(1)完璧主義をやめる

 完璧主義は、迅速で効果的な意思決定を阻む最大の障壁の一つだ。なぜなら、妥協を許さないオール・オア・ナッシングという誤った考え方に基づいているからだ。

 たとえば完璧主義は、「正しい」選択をしなければ失敗であるという思い込みにつながる(あたかも正しい選択肢が一つしかないかのように)。あるいは、「何もかも」を把握し、起こりうるすべての事態を想定し、行動を起こす前に綿密な計画を整えておくことが必須であるという考え方にもつながる。生じうるすべての結果と検討事項を考慮しようとすれば、麻痺を起こしてしまう。

 この傾向を抑えるために、以下の問いを自問してみよう。

・自分の最優先事項に最もプラスの影響を及ぼす意思決定はどれか。
・私のせいで喜んだり不愉快になったりする可能性のあるすべての人の中で、最も落胆させたくない相手を1~2人挙げるとすれば誰か。
・自分の目標に近づくために、今日できる一つのことは何か。
・現時点での自分の知識と情報に基づいて、次に取るべき最善のステップは何か。

 結局、数カ月先や数年先を予想しようと試みるよりも、次に取るべきステップを一つだけ見極めて行動を起こすほうが、はるかに容易である。

(2)問題の大きさを適正化する

 熟考に値する意思決定もあれば、そうでないものもある。決断を下す前に、それがどの目標や優先事項に影響を及ぼすのか、または自分の生活に関わる人々のうち誰に影響するのかを書き出してみよう。そうすることで、有意義な事項とこだわるに値しない事項とを区別しやすくなる。

 さらに、決定が失敗を招く可能性が心配であれば、「10/10/10テスト」をしてみよう。失敗の予感に囚われたら、その選択について10週間後、10カ月後、10年後にどう感じるかを考えてみるのだ。おそらくその頃にはどうでもよくなっているか、重要な選択であったと覚えてすらいない可能性が高い。

 このテストの答えは、物事を大局的に見つめ、行動を起こすために必要なモチベーションを取り戻す一助となる。

(3)過小評価されている直感の力を活かす

 直感は脳内のパターン合わせゲームのように機能する。脳が状況を検討し、瞬時に当人の全経験を査定して、状況に見合った最善の決定を下す。この自動的なプロセスは理性的思考よりも速い。
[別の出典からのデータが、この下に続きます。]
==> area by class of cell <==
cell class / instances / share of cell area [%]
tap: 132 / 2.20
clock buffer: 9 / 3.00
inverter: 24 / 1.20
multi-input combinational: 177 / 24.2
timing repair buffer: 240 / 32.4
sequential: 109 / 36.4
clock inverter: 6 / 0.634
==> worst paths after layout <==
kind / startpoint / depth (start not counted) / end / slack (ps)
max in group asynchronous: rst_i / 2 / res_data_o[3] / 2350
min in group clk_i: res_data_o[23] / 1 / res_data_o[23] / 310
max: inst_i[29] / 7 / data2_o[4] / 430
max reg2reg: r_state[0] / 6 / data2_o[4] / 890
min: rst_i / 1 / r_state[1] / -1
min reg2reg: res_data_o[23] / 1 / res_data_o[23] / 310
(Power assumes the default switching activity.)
<file path="src/rtl/pipe_stage_reg.sv">
// Pipeline stage register with one skid entry and optional performance counters.
// Counters are built only when PIPE_STAGE_PERF_EN is defined; otherwise they read zero.
module pipe_stage_reg #(
    parameter int unsigned CTRL_W = 36,
    parameter int unsigned DATA_W = 256,
    parameter int unsigned CNT_W  = 32
) (
    input  logic              Clk,
    input  logic              Rst,
    input  logic              flush,
    input  logic              up_valid,
    output logic              up_ready,
    input  logic [CTRL_W-1:0] ctrl_in,
    input  logic [DATA_W-1:0] data_in,
    output logic              dn_valid,
    input  logic              dn_ready,
    output logic [CTRL_W-1:0] ctrl_out,
    output logic [DATA_W-1:0] data_out,
    output logic [CNT_W-1:0]  stall_cnt,
    output logic [CNT_W-1:0]  flush_cnt,
    output logic [CNT_W-1:0]  xfer_cnt
);

    logic              main_valid;
    logic [CTRL_W-1:0] main_ctrl;
    logic [DATA_W-1:0] main_data;
    logic              skid_valid;
    logic [CTRL_W-1:0] skid_ctrl;
    logic [DATA_W-1:0] skid_data;

    logic up_xfer_c;
    logic dn_xfer_c;
    logic main_load_c;

    assign up_xfer_c   = up_valid & ~skid_valid;
    assign dn_xfer_c   = main_valid & dn_ready;
    assign main_load_c = ~main_valid | dn_xfer_c;

    // up_ready comes straight from the skid flop, so dn_ready never reaches it combinationally.
    assign up_ready = ~skid_valid;
    assign dn_valid = main_valid;
    assign ctrl_out = main_ctrl;
    assign data_out = main_data;

    // Main/skid entries; ctrl is zeroed whenever main goes empty so idle output reads as a bubble.
    always_ff @(posedge Clk) begin
        if (Rst) begin
            main_valid <= 1'b0;
            main_ctrl  <= '0;
            main_data  <= '0;
            skid_valid <= 1'b0;
            skid_ctrl  <= '0;
            skid_data  <= '0;
        end else if (flush) begin
            main_valid <= 1'b0;
            main_ctrl  <= '0;
            skid_valid <= 1'b0;
        end else begin
            if (main_load_c) begin
                if (skid_valid) begin
                    main_valid <= 1'b1;
                    main_ctrl  <= skid_ctrl;
                    main_data  <= skid_data;
                    skid_valid <= 1'b0;
                end else if (up_xfer_c) begin
                    main_valid <= 1'b1;
                    main_ctrl  <= ctrl_in;
                    main_data  <= data_in;
                end else begin
                    main_valid <= 1'b0;
                    main_ctrl  <= '0;
                end
            end else if (up_xfer_c) begin
                skid_valid <= 1'b1;
                skid_ctrl  <= ctrl_in;
                skid_data  <= data_in;
            end
        end
    end

`ifdef PIPE_STAGE_PERF_EN
    localparam logic [CNT_W-1:0] CNT_MAX = '1;

    logic [CNT_W-1:0] stall_q;
    logic [CNT_W-1:0] flush_q;
    logic [CNT_W-1:0] xfer_q;

    // Saturating event counters.
    always_ff @(posedge Clk) begin
        if (Rst) begin
            stall_q <= '0;
            flush_q <= '0;
            xfer_q  <= '0;
        end else begin
            if (main_valid && !dn_ready && stall_q != CNT_MAX)
                stall_q <= stall_q + CNT_W'(1);
            if (flush && (main_valid || skid_valid) && flush_q != CNT_MAX)
                flush_q <= flush_q + CNT_W'(1);
            if (!flush && dn_xfer_c && xfer_q != CNT_MAX)
                xfer_q <= xfer_q + CNT_W'(1);
        end
    end

    assign stall_cnt = stall_q;
    assign flush_cnt = flush_q;
    assign xfer_cnt  = xfer_q;
`else
    assign stall_cnt = '0;
    assign flush_cnt = '0;
    assign xfer_cnt  = '0;
`endif

endmodule
</file>
<file path="config.mk">
export PLATFORM = sky130hd
export DESIGN_NAME = pipe_stage_reg
export DESIGN_NICKNAME = d
export VERILOG_FILES = /design/src/rtl/pipe_stage_reg.sv
export SDC_FILE = /design/constraint.sdc
export NUM_CORES = 1
export LEC_CHECK = 0
export BUFFER_PORTS_ARGS = -buffer_cell sky130_fd_sc_hd__buf_2
export CORE_AREA = 2 2 268 270
export CTS_CLUSTER_SIZE = 25
export DETAILED_ROUTE_END_ITERATION = 10
export DIE_AREA = 0 0 270 272
export GPL_ROUTABILITY_DRIVEN = 1
export SYNTH_ARGS = -nofsm -noshare
export SYNTH_HDL_FRONTEND = slang
export SYNTH_SLANG_ARGS = --single-unit
</file>
<file path="constraint.sdc">
create_clock -name Clk -period 2.55 [get_ports Clk]
set_input_delay 0.51 -clock Clk [delete_from_list [all_inputs] [get_ports Clk]]
set_output_delay 0.51 -clock Clk [all_outputs]
set_load 0.02 [all_outputs]
</file>
=== Word-level counts from Yosys, hierarchy flattened ===
Index checks and enable logic that the tools add are counted.

* Flip-flop bits (word level): 586
* Bits of input ports: 297
* Output and inout bits: 390

* Multiplexer cells: 6
* Bitwise operators: 7
* Reductions and logical operators: 5

{| class="wikitable"
|+ Operators by type and width
! operator !! number
|-
| $mux 256 || 2
|-
| $mux 36 || 2
|-
| $reduce_and 3->1 || 2
|-
| $not 1->1 || 4
|-
| $reduce_or 3->1 || 1
|-
| $and 1x1->1 || 2
|-
| $mux 1 || 2
|-
| $reduce_bool 2->1 || 1
|-
| $reduce_or 2->1 || 1
|-
| $or 1x1->1 || 1
|}

=== Longest topological paths before layout ===
* Depth in word-level cells: 4
* Mapped depth: 8
* Gate-level depth less buffers: 3

=== Worst setup path after synthesis ===
No wires, ideal clock.

* Path type: input-to-reg
* From: in dn_ready
* To: reg skid_ctrl[0]
* Arrival: 1.563 ns
* Data required time: 2.478 ns
* Slack: 0.915 ns
* Cell stages on the path: 7
* Path through: nand2b_1 > buf_2 > nor3b_2 > buf_4 > buf_8 > buf_8 > mux2i_1

* Word-level cells in the longest chain between the ends: 4

{| class="wikitable"
|+ RTL lines
! what !! RTL line !! source
|-
| from (decl) || 16 || <nowiki>input logic dn_ready,</nowiki>
|-
| $and 1x1->1 || 36 || <nowiki>assign dn_xfer_c = main_valid & dn_ready;</nowiki>
|-
| $or 1x1->1 || 37 || <nowiki>assign main_load_c = ~main_valid | dn_xfer_c;</nowiki>
|-
| $not 1->1 (no line) || - ||
|-
| $reduce_and 3->1 (no line) || - ||
|-
| to (signal assigned) || 75 || <nowiki>skid_ctrl <= ctrl_in;</nowiki>
|-
| to (decl) || 28 || <nowiki>logic [CTRL_W-1:0] skid_ctrl;</nowiki>
|}

No other way between the ends.
A chain may end at the register's enable or synchronous reset.

=== Worst setup path in the final report ===
* From: reg skid_valid
* To: out up_ready

* Word-level cells in the longest chain between the ends: 1

{| class="wikitable"
|+ RTL lines
! what !! RTL line !! source
|-
| from (decl) || 27 || <nowiki>logic skid_valid;</nowiki>
|-
| from (signal assigned) || 51 || <nowiki>skid_valid <= 1'b0;</nowiki>
|-
| from (signal assigned) || 57 || <nowiki>skid_valid <= 1'b0;</nowiki>
|-
| from (signal assigned) || 64 || <nowiki>skid_valid <= 1'b0;</nowiki>
|-
| $not 1->1 || 40 || <nowiki>assign up_ready = ~skid_valid;</nowiki>
|-
| to (decl) || 12 || <nowiki>output logic up_ready,</nowiki>
|}

No other way between the ends.

==> results.py <==
metrics = {
    "placement": {
        "hpwl_mm": 50.2,
        "gp_congestion": 0.782,
        "place_ws_ns": 0.470,
        "portBuffers": 590,
    },
    "clocking": {
        "cts_root_buf": "clkbuf_16",
        "cts.hold.buffers_added": 0,
        "cts_tree": "built",
        "htree_levels": 3,
        "cts_buffer_depth": 3,
        "cts.sinks": 586,
        "clk_latency_ns": 0.59,
        "cts_setup_buffers": 0,
        "cts.clk_slew.worst_paths_ns": 0.07,
        "cts_resized": 0,
        "cts_buffers": 68,
    },
    "floorplan": {
        "initial_utilization_pct": 38.2,
        "ios": 687,
        "die_w_um": 270,
        "core.rowCount": 98,
        "die_h_um": 272,
        "core_mm2": 0.0708,
        "die-area_mm2": 0.0734,
    },
    "setup_path": {
        "slowest_stage": "dfxtp_4",
        "r2r_start": "skid_valid",
        "slowest_delay_ns": 0.65,
        "cp_num_buf_inv": 3,
        "endpoint_kind": "output pin",
        "path_cells": "buf_12 > inv_1 > buf_2",
        "cp-start-kind": "flop",
        "crit_family": "flip-flops",
        "worstSetupStartpoint": "skid_valid",
        "worstPathArrival_ns": 1.85,
        "required_ns": 2.04,
        "cp_max_fo": 47,
        "path_class": "reg2out",
    },
    "route": {
        "drc": 0,
        "viasPerCell": 4.92,
        "first_iter_violations": 1084,
        "drtAntennaViolNets": 0,
        "wl_mm": 74.4,
        "wl_per_cell_um": 17.8,
        "firstDrtPassIters": 5,
        "dr_total_vias": 20600,
    },
    "power": {
        "combPwrFrac_pct": 11.7,
        "swShare_pct": 26.2,
        "p_per_area_mw_per_mm2": 680,
        "sequentialPowerShare_pct": 44.0,
        "p_leak_uw": 0.0122,
        "power_switching_uw": 5780,
        "vdd_ir_drop_max_uv": 391,
        "internal_power_uw": 16300,
        "p_total_uw": 22100,
        "clockPowerShare_pct": 44.3,
    },
    "layout": {
        "layout_commonest_cell": "buf_2",
        "drive_above_1_share_pct": 23.8,
        "final_cell_mix": "buf_2 (589), dfxtp_1 (585), nand2b_1 (584)",
        "syn2layout_area_growth_pct": 20.0,
        "nets": 3468,
    },
    "global_routing": {
        "grt_overflow_total": 0,
        "grt_max_degree": 156,
        "grt_pass1_vias": 20000,
        "grt_pass1_wl_mm": 116,
        "antenna_found_initial": 22,
        "grt_use_total_pct": 19.5,
    },
    "min_path": {
        "worstHoldStart": "data_in[25]",
        "min-delay-path-class": "in2reg",
    },
    "logic_synthesis": {
        "synth-async-reset-ratio_pct": 0,
        "yosysSeqAreaShare_pct": 43.4,
        "synth_cell_type_count": 23,
        "syn_area_mm2": 0.0270,
        "syn_avg_cell_area_um2": 9.99,
        "synth_ff_type": "dfxtp_1",
        "yosys_warnings": 0,
        "netlist_instances": 2706,
        "synth_edf_count": 0,
        "synth.ff_latch_count": 586,
    },
    "timing": {
        "slew_headroom_pct": 28.2,
        "final.min_clock_period_ns": 2.36,
        "finalSetupTns_ns": 0,
        "setup_slack_ns": 0.194,
        "rsz0062_at_grt": "no",
        "final.setup_skew_ns": 0.0273,
        "worst_slew_pin_slew_ns": 1.08,
        "hold_slack_ns": 0.172,
        "fin_crit_sh_pct": 92.4,
        "hold_viol_final": 0,
        "setup_viol": 0,
        "maxSlewViolCount": 0,
        "fmax_mhz": 424,
    },
    "run": {
        "maxCapViolations": 0,
    },
    "run_status": {
        "outcome": "finished clean",
    },
}
==> synthesized netlist by cell type (9+ instances only) <==
cell      number  area [um2]
nor2_1        37         139
a221oi_1      36         315
dfxtp_1      586       11700
clkbuf_1     142         533
nor3_1        37         185
buf_4         99         743
a211oi_1     256        1920
buf_12        22         440
a21oi_1      257        1290
nand2b_1     585        3660
mux2i_1      548        5490
buf_8          9         135
buf_2         67         335
buf_1         16        60.1
==> power by group through the flow <==
| stage | sequential (uW) | clock, uW | combinational (uW) |
|---|---|---|---|
| 4_1_cts | 9700 | 10000 | 2610 |
| 3_5_place_dp | 9900 | 0 | 2610 |
| 2_1_floorplan | 10200 | 0 | 1380 |
| 3_3_place_gp | 9900 | 0 | 2590 |
| 5_1_grt | 9730 | 10400 | 2820 |
| 6_report | 9700 | 9770 | 2590 |
==> area by class of cell <==
class | instances | area (um2)
clock inverters | 24 | 309
clock buffers | 93 | 1910
repair buffers | 656 | 3830
fillers | 6870 | 38300
inverters | 1 | 3.75
diodes | 12 | 30.0
flip-flops and latches | 586 | 11700
multi-input cells | 1858 | 13400
well taps | 950 | 1190
==> logic make-up after synthesis <==
group	Yosys count	synth area share, %
AOI/OAI and AO/OA	550	13.1
buffers and inverters	357	8.36
DFF	586	43.4
muxes	548	20.3
other	1	0.0139
and+or+nand+nor	664	14.9
==> path summary, 6_finish.rpt <==
kind                    endpoint  slack [ns]  depth (start not counted)
hold reg to reg   skid_data[144]        0.47                          2
setup / recovery        up_ready        0.19                          3
hold / removal     skid_data[25]        0.17                          3
setup reg to reg   data_out[137]        0.57                          5
==> through the flow <==
| stage | utilization (%) | std cells | instance area [um2] |
|---|---|---|---|
| final | 45.9 | 4180 | 32400 |
| after CTS | 45.8 | 4168 | 32400 |
| after floorplan | - | 2801 | 27400 |
| after global routing | 45.9 | 4179 | 32400 |
| after detailed placement | 42.7 | 4051 | 30200 |
| after global placement | 42.7 | 4051 | 30200 |
==> routing by layer <==
metal | wire (um) | share of wire [%] | global-route usage, %
met1 | 31700 | 43 | 24.1
met2 | 35200 | 47 | 31.7
met4 | 2660 | 3.6 | 8.48
met5 | 144 | 0.19 | 0
met3 | 4710 | 6.3 | 5.36
==> sequential cells by signal (all words and copies together) (netlist names) <==
| signal | count |
|---|---|
| data_out | 256 |
| skid_data | 256 |
| ctrl_out | 36 |
| skid_ctrl | 36 |
| dn_valid | 1 |
| skid_valid | 1 |
==> tightest hold or removal path, cell delays in order <==
cell      delay (ns)
buf_2           0.11
nand2b_1        0.06
mux2i_1         0.06
Power figures use the tool's default switching activity.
つまり、短い時間しかなく一般的なデータが手に入らない場合に、直感は必要な意思決定手法なのだ。

 実際に研究によれば、知力のみに頼るよりも、直感と分析的思考を組み合わせるほうが、意思決定の質、速度、精度が高く、選択に対する自信も高まることが示されている。

 ある実験で、慎重な分析のみに基づいて車を購入した人のうち、最終的に自分の購入判断に満足した人は25%であった。一方、直感に基づいて購入した人の場合は60%が満足した。この理由は、素早い認識、あるいは薄切り判断(thin-slicing)[編注]によって、脳は考えすぎずに賢明な判断ができるからである。

 前述したプロダクトリーダーのテレンスは、直感に基づいて決めるというアイデアに大いに興味をそそられ、ついには「脱抑制の日」を計画した。この日は24時間、すべての言動を自分の直感に従って行うのだ。

 その結果、直感に従うことで、自分自身への検閲をやめて難しい決断を下す勇気が生まれた。たとえそれが一部の関係者の困惑を招くかもしれないとわかっていても、である。

「自分の決定の内容だけでなく、それをどのように下したのか、いかに素早くできたか、それを自分でどう感じたかも変わりました」と、彼はのちに話してくれた。「目の前にあるどんな物事に対しても、最高のマインドセットで臨むことができたのです」

 あなたも「脱抑制の日」を試してみよう。あるいはシンプルに、今日数分の時間を取って、過去に自分の直感を信じた経験を3~5つほどリストアップし、その結果が好ましいものだったかを考えてみるとよい。